Extracted records
::::::::

### src/rtl/reg_arb_pkg.sv
// reg_arb_pkg: shared types and constants for the register-bank arbiter.
//   arb_state_t : arbiter FSM states
//   ARB_RR      : round-robin arbitration mode
//   ARB_FIXED   : fixed-priority arbitration mode (host 0 highest)
//   idx_w()     : width of a host index, at least one bit
package reg_arb_pkg;

   typedef enum logic [1:0] {
      IDLE,
      ISSUE,
      WAIT,
      RESP
   } arb_state_t;

   localparam int unsigned ARB_RR    = 0;
   localparam int unsigned ARB_FIXED = 1;

   function automatic int unsigned idx_w(input int unsigned n);
      return (n > 1) ? $clog2(n) : 1;
   endfunction

endpackage

### src/rtl/reg_bank_arbiter_rr_picker.sv
// rr_picker: combinational masked priority select.
//   pending : request bits, one per host
//   ptr     : round-robin start index (ignored in fixed-priority mode)
//   valid   : at least one pending bit is set
//   index   : selected host; first pending at or after ptr (wrapping),
//             or lowest pending index in fixed-priority mode
module rr_picker
   import reg_arb_pkg::*;
#(
   parameter int unsigned N    = 2,
   parameter int unsigned MODE = ARB_RR
) (
   input  logic [N-1:0]           pending,
   input  logic [idx_w(N)-1:0]    ptr,
   output logic                   valid,
   output logic [idx_w(N)-1:0]    index
);

   localparam int unsigned W = idx_w(N);

   always_comb begin
      int unsigned start;
      int unsigned idx;
      valid = 1'b0;
      index = '0;
      start = (MODE == ARB_FIXED) ? 32'd0 : 32'(ptr);
      idx   = 0;
      for (int unsigned k = 0; k < N; k++) begin
         idx = (start + k) % N;
         if (!valid && pending[idx]) begin
            valid = 1'b1;
            index = W'(idx);
         end
      end
   end

endmodule

### src/rtl/reg_bank_arbiter.sv
// reg_bank_arbiter: N-host arbiter in front of reg_bank (host 0 = SPI, host 1 = I2C).
//   clk, rstb         : clock, asynchronous active-low reset
//   ena               : low blocks new grants; in-flight access completes
//   host_req          : 1-cycle request strobe per host, queued as pending bits
//   host_wr_rdn/addr/wdata : per-host access fields, packed, held by host until done
//   host_done/err     : 1-cycle completion pulse (and error flag) to issuing host
//   host_rdata        : broadcast read data, valid with host_done
//   bank_we/re        : 1-cycle strobes to the bank
//   bank_addr/wdata   : registered, held for the access and in IDLE
//   bank_rdata/ack/err: bank response, looked at only in WAIT
//   ovf_clr, ovf      : sticky overflow (req while already pending), set wins over clear
//   busy, grant       : FSM not IDLE, index of host being served
module reg_bank_arbiter
   import reg_arb_pkg::*;
#(
   parameter int unsigned N_HOSTS  = 2,
   parameter int unsigned REG_W    = 8,
   parameter int unsigned ADDR_W   = 8,
   parameter int unsigned ARB_MODE = ARB_RR,
   parameter int unsigned TIMEOUT  = 15
) (
   input  logic                        clk,
   input  logic                        rstb,
   input  logic                        ena,
   input  logic [N_HOSTS-1:0]          host_req,
   input  logic [N_HOSTS-1:0]          host_wr_rdn,
   input  logic [N_HOSTS*ADDR_W-1:0]   host_addr,
   input  logic [N_HOSTS*REG_W-1:0]    host_wdata,
   output logic [N_HOSTS-1:0]          host_done,
   output logic [N_HOSTS-1:0]          host_err,
   output logic [REG_W-1:0]            host_rdata,
   output logic                        bank_we,
   output logic                        bank_re,
   output logic [ADDR_W-1:0]           bank_addr,
   output logic [REG_W-1:0]            bank_wdata,
   input  logic [REG_W-1:0]            bank_rdata,
   input  logic                        bank_ack,
   input  logic                        bank_err,
   input  logic                        ovf_clr,
   output logic [N_HOSTS-1:0]          ovf,
   output logic                        busy,
   output logic [idx_w(N_HOSTS)-1:0]   grant
);

   localparam int unsigned GW = idx_w(N_HOSTS);
   localparam int unsigned CW = $clog2(TIMEOUT + 1);

   arb_state_t         state, state_nxt;
   logic [N_HOSTS-1:0] pending;
   logic [N_HOSTS-1:0] resp_sel;
   logic [N_HOSTS-1:0] req_dup;
   logic [N_HOSTS-1:0] req_acc;
   logic [N_HOSTS-1:0] pick_pend;
   logic [GW-1:0]      rr_ptr;
   logic               pick_valid;
   logic [GW-1:0]      pick_index;
   logic               wr_q;
   logic               err_q;
   logic [CW-1:0]      wait_cnt;
   logic               take;
   logic               timed_out;

   // A host finishing in RESP frees its slot this cycle, so a new req from it is
   // accepted rather than counted as an overflow.
   assign resp_sel  = (state == RESP) ? (N_HOSTS'(1) << grant) : '0;
   assign req_dup   = host_req & pending & ~resp_sel;
   assign req_acc   = host_req & ~req_dup;
   // Same-cycle requests can win the grant directly from IDLE.
   assign pick_pend = pending | req_acc;
   assign timed_out = (wait_cnt == CW'(TIMEOUT - 1));

   rr_picker #(
      .N    (N_HOSTS),
      .MODE (ARB_MODE)
   ) u_picker (
      .pending (pick_pend),
      .ptr     (rr_ptr),
      .valid   (pick_valid),
      .index   (pick_index)
   );

   always_comb begin
      state_nxt = state;
      take      = 1'b0;
      unique case (state)
         IDLE: begin
            if (ena && pick_valid) begin
               take      = 1'b1;
               state_nxt = ISSUE;
            end
         end
         ISSUE: state_nxt = WAIT;
         WAIT: begin
            if (bank_ack || bank_err || timed_out) state_nxt = RESP;
         end
         RESP:    state_nxt = IDLE;
         default: state_nxt = IDLE;
      endcase
   end

   always_ff @(posedge clk or negedge rstb) begin
      if (!rstb) begin
         state      <= IDLE;
         pending    <= '0;
         ovf        <= '0;
         rr_ptr     <= '0;
         grant      <= '0;
         wr_q       <= 1'b0;
         err_q      <= 1'b0;
         wait_cnt   <= '0;
         bank_we    <= 1'b0;
         bank_re    <= 1'b0;
         bank_addr  <= '0;
         bank_wdata <= '0;
         host_rdata <= '0;
      end else begin
         state   <= state_nxt;
         pending <= (pending & ~resp_sel) | req_acc;
         ovf     <= (ovf & ~{N_HOSTS{ovf_clr}}) | req_dup;
         bank_we <= 1'b0;
         bank_re <= 1'b0;

         if (take) begin
            grant      <= pick_index;
            wr_q       <= host_wr_rdn[pick_index];
            bank_addr  <= host_addr[32'(pick_index)*ADDR_W +: ADDR_W];
            bank_wdata <= host_wdata[32'(pick_index)*REG_W +: REG_W];
         end

         if (state == ISSUE) begin
            bank_we  <= wr_q;
            bank_re  <= ~wr_q;
            wait_cnt <= '0;
         end

         if (state == WAIT) begin
            wait_cnt <= wait_cnt + CW'(1);
            if (bank_err) begin
               err_q <= 1'b1;
            end else if (bank_ack) begin
               err_q <= 1'b0;
               if (!wr_q) host_rdata <= bank_rdata;
            end else if (timed_out) begin
               err_q <= 1'b1;
            end
         end

         if (state == RESP) begin
            rr_ptr <= (grant == GW'(N_HOSTS - 1)) ? '0 : grant + GW'(1);
         end
      end
   end

   assign host_done = resp_sel;
   assign host_err  = err_q ? resp_sel : '0;
   assign busy      = (state != IDLE);

endmodule
### config.mk
export PLATFORM = sky130hd
export DESIGN_NAME = reg_bank_arbiter
export DESIGN_NICKNAME = d
export VERILOG_FILES = /design/src/rtl/reg_arb_pkg.sv /design/src/rtl/reg_bank_arbiter_rr_picker.sv /design/src/rtl/reg_bank_arbiter.sv
export SDC_FILE = /design/constraint.sdc
export NUM_CORES = 1
export LEC_CHECK = 0
export BUFFER_PORTS_ARGS = -buffer_cell sky130_fd_sc_hd__buf_2
export CAP_MARGIN = 20
export CORE_MARGIN = 10
export CORE_UTILIZATION = 41
export CTS_CLUSTER_SIZE = 10
export DETAILED_ROUTE_END_ITERATION = 8
export MAX_ROUTING_LAYER = met4
export PLACE_DENSITY = 0.79
export SYNTH_ARGS = -nofsm -noshare
export SYNTH_HDL_FRONTEND = slang
export SYNTH_SLANG_ARGS = --single-unit
### constraint.sdc
create_clock -name clk -period 5.4 [get_ports clk]
set_input_delay 0.27 -clock clk [delete_from_list [all_inputs] [get_ports clk]]
set_output_delay 0.27 -clock clk [all_outputs]
set_load 0.005 [all_outputs]
==> results of run 1 <==
worst register-to-register path, cell delays in order (launching register included):
cell and delay [ns]:
dfrtp_1 0.42, inv_1 0.10, ha_1 0.63, and2_4 0.41
mux2_4 0.32
registers in the layout, summed over array words and instances, names as in the netlist:
register	count
wr_q	1
err_q	1
pending	2
grant	1
ovf	2
state	2
bank_wdata	8
bank_addr	8
wait_cnt	4
bank_we	1
rr_ptr	1
host_rdata	8
bank_re	1
area by class of cell:
type / count / area share
multi-input cells: 122 / 0.3404
inverters: 12 / 0.01779
repair buffers: 85 / 0.1700
clock inverters: 1 / 0.01186
well taps: 54 / 0.02668
clock buffers: 7 / 0.03804
flip-flops and latches: 40 / 0.3953
metal layers:
layer  vias up  wire, µm  part of all wire  GRT usage
met4         0        12            0.0024    0.02312
met2        57      2397              0.48     0.2112
li1        834         -                 -          -
met1       779      2190              0.44     0.1460
met3         2       352             0.071    0.04467
met5         -         0                 0          -
layout by cell type, fill, tap and decap left out:
cell       netlist  routed
buf_2            0      83
dfrtp_1         40      40
o21ai_0         21      21
a21oi_1         18      18
a31oi_1         18      18
nand3b_1        17      17
inv_1           12      12
mux2_2           8       8
clkbuf_8         0       7
ha_1             6       6
nand3_1          5       5
nand2_1          3       3
mux2i_1          3       3
and2_1           2       2
a21o_1           2       2
nor2b_1          2       2
nor2_1           2       2
buf_4            0       2
nand2b_1         1       1
and3_1           1       1
o2bb2ai_1        1       1
o41a_1           1       1
and2_4           1       1
o21bai_1         1       1
o21ba_2          1       1
nor3b_1          1       1
a2bb2oi_1        1       1
o22a_1           1       1
nor4b_4          1       1
a22o_1           1       1
o31ai_1          1       1
mux2_4           1       1
a31o_2           1       1
bufinv_16        0       1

::::::::

The problem: From the data above, output only the lines between the line containing "export CORE_MARGIN = 10" and the line containing "create_clock -name clk", inclusive, exactly as written.

Written solution:
export CORE_MARGIN = 10
export CORE_UTILIZATION = 41
export CTS_CLUSTER_SIZE = 10
export DETAILED_ROUTE_END_ITERATION = 8
export MAX_ROUTING_LAYER = met4
export PLACE_DENSITY = 0.79
export SYNTH_ARGS = -nofsm -noshare
export SYNTH_HDL_FRONTEND = slang
export SYNTH_SLANG_ARGS = --single-unit
### constraint.sdc
create_clock -name clk -period 5.4 [get_ports clk]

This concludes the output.